<<<<

$ cat src/verilog/gbc_pkg.sv
// Constants and types for the instrument bus command decoder.
// Assumes bus pins arrive inverted (active low) and synchronous to clk_in.
package gbc_pkg;
  localparam int       DATA_W     = 8;
  localparam int       FIFO_DEPTH = 16;
  // Command codes, seven bits wide.
  localparam logic [6:0] CMD_GTL = 7'h01;
  localparam logic [6:0] CMD_SDC = 7'h04;
  localparam logic [6:0] CMD_GET = 7'h08;
  localparam logic [6:0] CMD_LLO = 7'h11;
  localparam logic [6:0] CMD_DCL = 7'h14;
  localparam logic [6:0] CMD_SPE = 7'h18;
  localparam logic [6:0] CMD_SPD = 7'h19;
  localparam logic [6:0] CMD_UNL = 7'h3F;
  localparam logic [6:0] CMD_UNT = 7'h5F;
  // Command group held in bits 6:5 of the code.
  localparam logic [1:0] GRP_UCG = 2'h0;
  localparam logic [1:0] GRP_LAG = 2'h1;
  localparam logic [1:0] GRP_TAG = 2'h2;
  localparam logic [1:0] GRP_SCG = 2'h3;
  // Received data word with its end marker.
  typedef struct packed {
    logic [7:0] data;
    logic       eoi;
  } gbc_rx_t;
endpackage

$ cat src/verilog/gbc_decoder.sv
// Bus command decoder with its receive FIFO.
// Assumes all bus inputs are synchronous to clk_in and active low.
`timescale 1ns/1ps
`default_nettype none

module gbc_fifo #(
  parameter int WIDTH = 9,
  parameter int DEPTH = 16
) (
  // Clock and reset.
  input  wire logic             clk_in,
  input  wire logic             arst_n_in,
  // Filling side.
  input  wire logic             in_valid_in,
  output logic                  in_ready_out,
  input  wire logic [WIDTH-1:0] in_data_in,
  // Draining side.
  output logic                  out_valid_out,
  input  wire logic             out_ready_in,
  output logic [WIDTH-1:0]      out_data_out
);
  localparam int CW = $clog2(DEPTH + 1);
  logic [WIDTH-1:0] mem [DEPTH];
  logic [WIDTH-1:0] next_mem [DEPTH];
  logic [CW-1:0]    count;
  logic [CW-1:0]    next_count;
  logic             push;
  logic             pop;
  logic [CW-1:0]    wr_idx;

  // Shift FIFO: the head always sits in slot zero, so it is a flop.
  always_comb begin
    push = in_valid_in && in_ready_out;
    pop  = out_valid_out && out_ready_in;
    wr_idx = count - CW'(pop);
    next_count = count + CW'(push) - CW'(pop);
    for (int i = 0; i < DEPTH; i++) begin
      next_mem[i] = mem[i];
      if (pop && i < DEPTH - 1) begin
        next_mem[i] = mem[i + 1];
      end
      if (push && CW'(i) == wr_idx) begin
        next_mem[i] = in_data_in;
      end
    end
  end

  // Storage and flags; flags are registered so they read honest.
  always_ff @(posedge clk_in or negedge arst_n_in) begin
    if (!arst_n_in) begin
      count         <= '0;
      in_ready_out  <= 1'b0;
      out_valid_out <= 1'b0;
      for (int i = 0; i < DEPTH; i++) begin
        mem[i] <= '0;
      end
    end else begin
      count         <= next_count;
      in_ready_out  <= next_count != CW'(DEPTH);
      out_valid_out <= next_count != '0;
      mem           <= next_mem;
    end
  end

  assign out_data_out = mem[0];
endmodule

module gbc_decoder (
  // Clock and reset.
  input  wire logic                clk_in,
  input  wire logic                arst_n_in,
  // Bus lines sensed, active low.
  input  wire logic [7:0]          dio_n_in,
  input  wire logic                atn_n_in,
  input  wire logic                ifc_n_in,
  input  wire logic                ren_n_in,
  input  wire logic                eoi_n_in,
  input  wire logic                dav_n_in,
  // Open-drain bus lines driven by the acceptor and requester.
  output logic                     nrfd_n_out,
  output logic                     nrfd_oe_out,
  output logic                     ndac_n_out,
  output logic                     ndac_oe_out,
  output logic                     srq_n_out,
  output logic                     srq_oe_out,
  // Configuration.
  input  wire logic [4:0]          my_addr_in,
  input  wire logic                trig_unaddr_in,
  input  wire logic                gtl_unlock_in,
  input  wire logic                ren_panel_lock_in,
  input  wire logic                srq_cond_in,
  // Interface state.
  output logic                     remote_out,
  output logic                     lockout_out,
  output logic                     panel_off_out,
  output logic                     listen_out,
  output logic                     talk_out,
  output logic                     spoll_out,
  output logic                     clear_out,
  output logic                     trigger_out,
  // Received data stream.
  output logic                     rx_valid_out,
  input  wire logic                rx_ready_in,
  output gbc_pkg::gbc_rx_t         rx_data_out
);
  typedef enum {AH_IDLE, AH_HOLD} gbc_ah_t;

  // Line decodes an own-address match inside a group.
  function automatic logic addr_hit(input logic [6:0] code,
                                    input logic [1:0] grp,
                                    input logic [4:0] addr);
    addr_hit = code[6:5] == grp && code[4:0] == addr;
  endfunction

  gbc_ah_t          ah;
  gbc_ah_t          next_ah;
  logic             nrfd_oe, next_nrfd_oe;
  logic             ndac_oe, next_ndac_oe;
  logic             srq_oe;
  logic             remote, next_remote;
  logic             lockout, next_lockout;
  logic             listen, next_listen;
  logic             talk, next_talk;
  logic             spoll, next_spoll;
  logic             clear, next_clear;
  logic             trig, next_trig;
  logic             panel_off;
  logic             atn, ifc, ren, dav, eoi;
  logic [6:0]       cmd;
  logic             engaged;
  logic             ready;
  logic             take;
  logic             cmd_take;
  logic             push;
  logic             fifo_ready;
  gbc_pkg::gbc_rx_t push_word;

  // Bus lines are low true; only seven bits carry command meaning.
  always_comb begin
    atn = !atn_n_in;
    ifc = !ifc_n_in;
    ren = !ren_n_in;
    dav = !dav_n_in;
    eoi = !eoi_n_in;
    cmd = ~dio_n_in[6:0];
    push_word.data = ~dio_n_in;
    push_word.eoi  = eoi;
  end

  // Acceptor: a byte is taken when idle, valid and engaged; only data bytes also need room.
  always_comb begin
    engaged  = atn || listen;
    ready    = atn || fifo_ready;
    take     = ah == AH_IDLE && dav && engaged && ready;
    cmd_take = take && atn;
    push     = take && !atn && listen;
    next_ah  = ah;
    case (ah)
      AH_IDLE: begin
        if (take) begin
          next_ah = AH_HOLD;
        end
      end
      AH_HOLD: begin
        if (!dav) begin
          next_ah = AH_IDLE;
        end
      end
      default: next_ah = AH_IDLE;
    endcase
    next_nrfd_oe = engaged && (next_ah == AH_HOLD || !ready);
    next_ndac_oe = engaged && next_ah == AH_IDLE;
  end

  // Acceptor state and line drivers.
  always_ff @(posedge clk_in or negedge arst_n_in) begin
    if (!arst_n_in) begin
      ah      <= AH_IDLE;
      nrfd_oe <= 1'b0;
      ndac_oe <= 1'b0;
      srq_oe  <= 1'b0;
    end else begin
      ah      <= next_ah;
      nrfd_oe <= next_nrfd_oe;
      ndac_oe <= next_ndac_oe;
      srq_oe  <= srq_cond_in;
    end
  end

  // Command interpreter for bytes taken under attention.
  always_comb begin
    next_remote  = remote;
    next_lockout = lockout;
    next_listen  = listen;
    next_talk    = talk;
    next_spoll   = spoll;
    next_clear   = 1'b0;
    next_trig    = 1'b0;
    if (cmd_take) begin
      case (cmd[6:5])
        gbc_pkg::GRP_UCG: begin
          case (cmd)
            gbc_pkg::CMD_LLO: next_lockout = 1'b1;
            gbc_pkg::CMD_DCL: next_clear = 1'b1;
            gbc_pkg::CMD_SPE: next_spoll = 1'b1;
            gbc_pkg::CMD_SPD: next_spoll = 1'b0;
            gbc_pkg::CMD_SDC: next_clear = listen;
            gbc_pkg::CMD_GTL: begin
              if (listen) begin
                next_remote = 1'b0;
                if (gtl_unlock_in) begin
                  next_lockout = 1'b0;
                end
              end
            end
            gbc_pkg::CMD_GET: next_trig = listen || trig_unaddr_in;
            default: next_clear = 1'b0;
          endcase
        end
        gbc_pkg::GRP_LAG: begin
          if (cmd == gbc_pkg::CMD_UNL) begin
            next_listen = 1'b0;
          end else if (addr_hit(cmd, gbc_pkg::GRP_LAG, my_addr_in)) begin
            next_listen = 1'b1;
            next_talk   = 1'b0;
            if (ren) begin
              next_remote = 1'b1;
            end
          end
        end
        gbc_pkg::GRP_TAG: begin
          if (cmd == gbc_pkg::CMD_UNT) begin
            next_talk = 1'b0;
          end else if (addr_hit(cmd, gbc_pkg::GRP_TAG, my_addr_in)) begin
            next_talk   = 1'b1;
            next_listen = 1'b0;
          end else begin
            next_talk = 1'b0;
          end
        end
        default: next_talk = talk;
      endcase
    end
    if (!ren) begin
      next_remote  = 1'b0;
      next_lockout = 1'b0;
    end
    if (ifc) begin
      next_listen = 1'b0;
      next_talk   = 1'b0;
    end
  end

  // Interface state registers.
  always_ff @(posedge clk_in or negedge arst_n_in) begin
    if (!arst_n_in) begin
      remote    <= 1'b0;
      lockout   <= 1'b0;
      listen    <= 1'b0;
      talk      <= 1'b0;
      spoll     <= 1'b0;
      clear     <= 1'b0;
      trig      <= 1'b0;
      panel_off <= 1'b0;
    end else begin
      remote    <= next_remote;
      lockout   <= next_lockout;
      listen    <= next_listen;
      talk      <= next_talk;
      spoll     <= next_spoll;
      clear     <= next_clear;
      trig      <= next_trig;
      panel_off <= (next_remote && ren_panel_lock_in) || next_lockout;
    end
  end

  // Receive buffer; its fullness holds the bus off through NRFD.
  gbc_fifo #(
    .WIDTH ($bits(gbc_pkg::gbc_rx_t)),
    .DEPTH (gbc_pkg::FIFO_DEPTH)
  ) u_fifo (
    .clk_in        (clk_in),
    .arst_n_in     (arst_n_in),
    .in_valid_in   (push),
    .in_ready_out  (fifo_ready),
    .in_data_in    (push_word),
    .out_valid_out (rx_valid_out),
    .out_ready_in  (rx_ready_in),
    .out_data_out  (rx_data_out)
  );

  // Open-drain lines only ever pull low.
  assign nrfd_n_out    = 1'b0;
  assign ndac_n_out    = 1'b0;
  assign srq_n_out     = 1'b0;
  assign nrfd_oe_out   = nrfd_oe;
  assign ndac_oe_out   = ndac_oe;
  assign srq_oe_out    = srq_oe;
  assign remote_out    = remote;
  assign lockout_out   = lockout;
  assign panel_off_out = panel_off;
  assign listen_out    = listen;
  assign talk_out      = talk;
  assign spoll_out     = spoll;
  assign clear_out     = clear;
  assign trigger_out   = trig;
endmodule

`default_nettype wire

$ cat config.mk
export PLATFORM = sky130hd
export DESIGN_NAME = gbc_decoder
export DESIGN_NICKNAME = d
export VERILOG_FILES = /design/src/verilog/gbc_pkg.sv /design/src/verilog/gbc_decoder.sv
export SDC_FILE = /design/constraint.sdc
export NUM_CORES = 1
export LEC_CHECK = 0
export BUFFER_PORTS_ARGS = -buffer_cell sky130_fd_sc_hd__buf_2
export CORE_ASPECT_RATIO = 1.5
export CORE_MARGIN = 10
export CORE_UTILIZATION = 28
export CTS_BUF_LIST = sky130_fd_sc_hd__clkbuf_4
export DETAILED_ROUTE_END_ITERATION = 8
export PLACE_DENSITY_LB_ADDON = 0.3
export SLEW_MARGIN = 20
export SYNTH_ARGS = -nofsm -noshare
export SYNTH_HDL_FRONTEND = slang
export SYNTH_SLANG_ARGS = --single-unit
$ cat constraint.sdc
create_clock -name clk_in -period 3.5 [get_ports clk_in]
set_clock_uncertainty 0.2 [all_clocks]
set_input_delay 0.175 -clock clk_in [delete_from_list [all_inputs] [get_ports clk_in]]
set_output_delay 0.175 -clock clk_in [all_outputs]
set_load 0.01 [all_outputs]
==> flow_summary.json <==
{
  "maxSlewHeadroom_pct": 37.01,
  "areaGrowthSynthToFinish_pct": 17.01,
  "end_kind": "flop",
  "wl_per_cell_um": 16.44,
  "grt_pass1_vias": 5951,
  "dieHeight_um": 238.6,
  "gp_congestion": 0.7711,
  "synthTopCellsByArea": "dfrtp_1 54%, mux2i_1 30%, nor4_1 1.8%",
  "crit_type": "flop to flop",
  "synth_top_area_share_pct": 54.40,
  "drive_gt1_share_pct": 16.71,
  "min-delay-path-class": "primary input to flop",
  "layout_setup_ws_ns": 0.2854,
  "hpwl_mm": 13.26,
  "avgSynthCellArea_um2": 12.99,
  "syn_area_um2": 8924,
  "cp-start-kind": "flop",
  "track_usage_pct": 10.31,
  "synthTopCellsByCount": "271 x mux2i_1, 194 x dfrtp_1, 26 x nand2_1, 26 x nor4_1, 22 x clkbuf_1",
  "die-area_um2": 39560,
  "cts-root-buf": "clkbuf_4",
  "antenna_found_initial": 3,
  "grt-ovfl-total": 0,
  "synthFlopType": "dfrtp_1",
  "insertion_delay_ns": 0.61,
  "worstMarginPinSlew_ns": 0.9448,
  "place_ws_ns": 0.5072,
  "synth_edf_count": 0,
  "period_share_pct": 91.85,
  "cellLeakagePower_nw": 4.779,
  "nFillCells": 3238,
  "met2_usage_pct": 18.88,
  "initial_utilization_pct": 28.21,
  "clkTransAtPathRegs_ns": 0.15,
  "critical_path_required_ns": 3.85,
  "peakVddDrop_mv": 0.2664,
  "htreeDepth": 4,
  "synth.most_common_cell": "mux2i_1",
  "slew_violations": 0,
  "num_vias": 5404,
  "cap_violations": 0,
  "boundaryPins": 49,
  "yosysWarnings": 0,
  "avgViaCountPerCell": 4.500,
  "dr.pass1.iters": 4,
  "rsz0062_at_grt": "no",
  "grt_use_met3_pct": 2.386,
  "r2r_slack_ns": 0.29,
  "routed_wl_mm": 19.74,
  "final_antenna_net_count": 0,
  "grt-busiest-layer": "met2",
  "max_freq_ghz": 0.3111,
  "clkSinkCount": 194,
  "grt_pass1_wl_mm": 32.82,
  "cts_buffers": 17,
  "die_w_um": 165.8,
  "setup_viol": 0,
  "ys_seq_area_share_pct": 54.40,
  "min_period_ns": 3.215,
  "use_met1_pct": 11.47,
  "io_buffers": 45,
  "path_max_fanout": 4,
  "status": "finished, final reports clean",
  "finalHoldViolCount": 0,
  "cts_setup_buffers": 0,
  "synth_cell_types": 50,
  "nets": 811,
  "rows": 80,
  "numPlacedInstances": 1137,
  "yosys.area.top_type": "dfrtp_1",
  "grt_max_degree": 84,
  "tritoncts": "built",
  "cp.arrival_ns": 3.56,
  "fin_tns_setup_ns": 0,
  "synth_cells": 687,
  "stdcell_count": 1201,
  "ys_ff_latch": 194,
  "cts_buffer_depth": 2,
  "cts_resized": 0,
  "drt_first_iter_violations": 237,
  "coreArea_um2": 31630,
  "synthArstFlopShare_pct": 100.0,
  "power_density_nw_per_um2": 469.9,
  "drc": 0
}
layout make-up:
type | instances | area (µm²) | share of cell area (%)
Tap cell | 410 | 513.0 | 4.913
Clock buffer | 18 | 135.1 | 1.294
Sequential cell | 194 | 4855 | 46.49
Timing Repair Buffer | 101 | 762.0 | 7.298
Inverter | 14 | 52.55 | 0.5033
Clock inverter | 14 | 198.9 | 1.905
Multi-Input combinational cell | 449 | 3923 | 37.57
Antenna cell | 1 | 2.502 | 0.02397
sequential cells by signal, indices dropped and copies added, names as in the netlist:
name / cells
u_fifo.count: 5
remote_out: 1
lockout_out: 1
u_fifo.out_valid_out: 1
talk_out: 1
trigger_out: 1
ah: 32
panel_off_out: 1
nrfd_oe_out: 1
u_fifo.out_data_out: 9
spoll_out: 1
u_fifo.mem: 135
u_fifo.in_ready_out: 1
ndac_oe_out: 1
clear_out: 1
listen_out: 1
srq_oe_out: 1
metal layers:
layer / wire length [µm] / vias to the layer above
li1: - / 2596
met1: 8339 / 2734
met2: 10650 / 60
met3: 447 / 14
met4: 305 / 0
met5: 0 / -
report_power, final:
part	internal (mW)	switching, mW
Combinational	0.435	0.743
Clock	0.585	0.782
Sequential	2.31	0.0530
critical path: stages, from the launching register on:
cell	delay [ns]
dfrtp_1	0.40
nor4_1	0.39
nand4_1	0.30
or4_4	0.61
dlygate4sd3_1	0.58
a31oi_1	0.13
dlygate4sd3_1	0.56
stage by stage:
| step | cell area [µm²] | total power [mW] | util [%] | hold slack (ns) |
|---|---|---|---|---|
| 6_report | 10440 | 4.907 | 33.01 | 0.08155 |
| 5_1_grt | 10440 | 5.190 | 33.01 | 0.1246 |
| 4_1_cts | 10440 | 4.999 | 33.00 | 0.02144 |
| 3_5_place_dp | 9777 | 3.570 | 30.91 | 0.09210 |
| 3_3_place_gp | 9777 | 3.563 | 30.91 | 0.08319 |
| 2_1_floorplan | 9047 | 3.211 | - | -0.3206 |
path summary, 6_finish.rpt:
path	startpoint	endpoint	cells past startpoint
worst max-delay path	ah[30]	listen_out	6
min in group asynchronous	arst_n_in	u_fifo.mem[84]	4
worst min register to register	u_fifo.mem[3]	u_fifo.mem[3]	2
worst min-delay path	rx_ready_in	u_fifo.count[1]	6
max in group asynchronous	arst_n_in	u_fifo.mem[75]	4
worst max register to register	ah[30]	listen_out	6
cell usage in the layout (no fill, tap or decap), types with 5 or more instances in the layout:
cell type / n
buf_2: 44
nand2_1: 25
nand4_1: 5
ha_1: 8
nand2b_1: 5
mux2i_1: 271
dfrtp_1: 194
buf_4: 24
nor4_1: 11
nor2_1: 8
clkbuf_4: 18
dlygate4sd3_1: 30
xor2_1: 8
nor4_2: 15
nor3_1: 5
o21ai_2: 6
inv_1: 13
conb_1: 34
cell families (layout without fill, tap and decap cells):
| group | Yosys count | after routing | share of synthesized area (%) |
|---|---|---|---|
| multiplexers | 272 | 272 | 30.52 |
| flip-flops | 194 | 194 | 54.40 |
| AND/OR/NAND/NOR | 95 | 95 | 6.043 |
| buffers and inverters | 77 | 147 | 4.164 |
| AO/OA/AOI/OAI | 28 | 28 | 2.398 |
| XOR/XNOR | 11 | 11 | 1.080 |
| adder cells (fa/ha/maj) | 9 | 9 | 1.346 |
| other | 1 | 35 | 0.04202 |
timing repair:
action,CTS,global route
endpoints found under the setup margin,0,0
hold buffers,31,0
endpoints found under the hold margin,345,0
(Power assumes the default switching activity.)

>>>>

■ WORK ITEM ■
Using the data above, reproduce exactly the lines between those holding "export SYNTH_SLANG_ARGS = --single-unit" and "set_load 0.01 [all_outputs]", inclusive, and no others.

■ EXERCISE OUTPUT ■
export SYNTH_SLANG_ARGS = --single-unit
$ cat constraint.sdc
create_clock -name clk_in -period 3.5 [get_ports clk_in]
set_clock_uncertainty 0.2 [all_clocks]
set_input_delay 0.175 -clock clk_in [delete_from_list [all_inputs] [get_ports clk_in]]
set_output_delay 0.175 -clock clk_in [all_outputs]
set_load 0.01 [all_outputs]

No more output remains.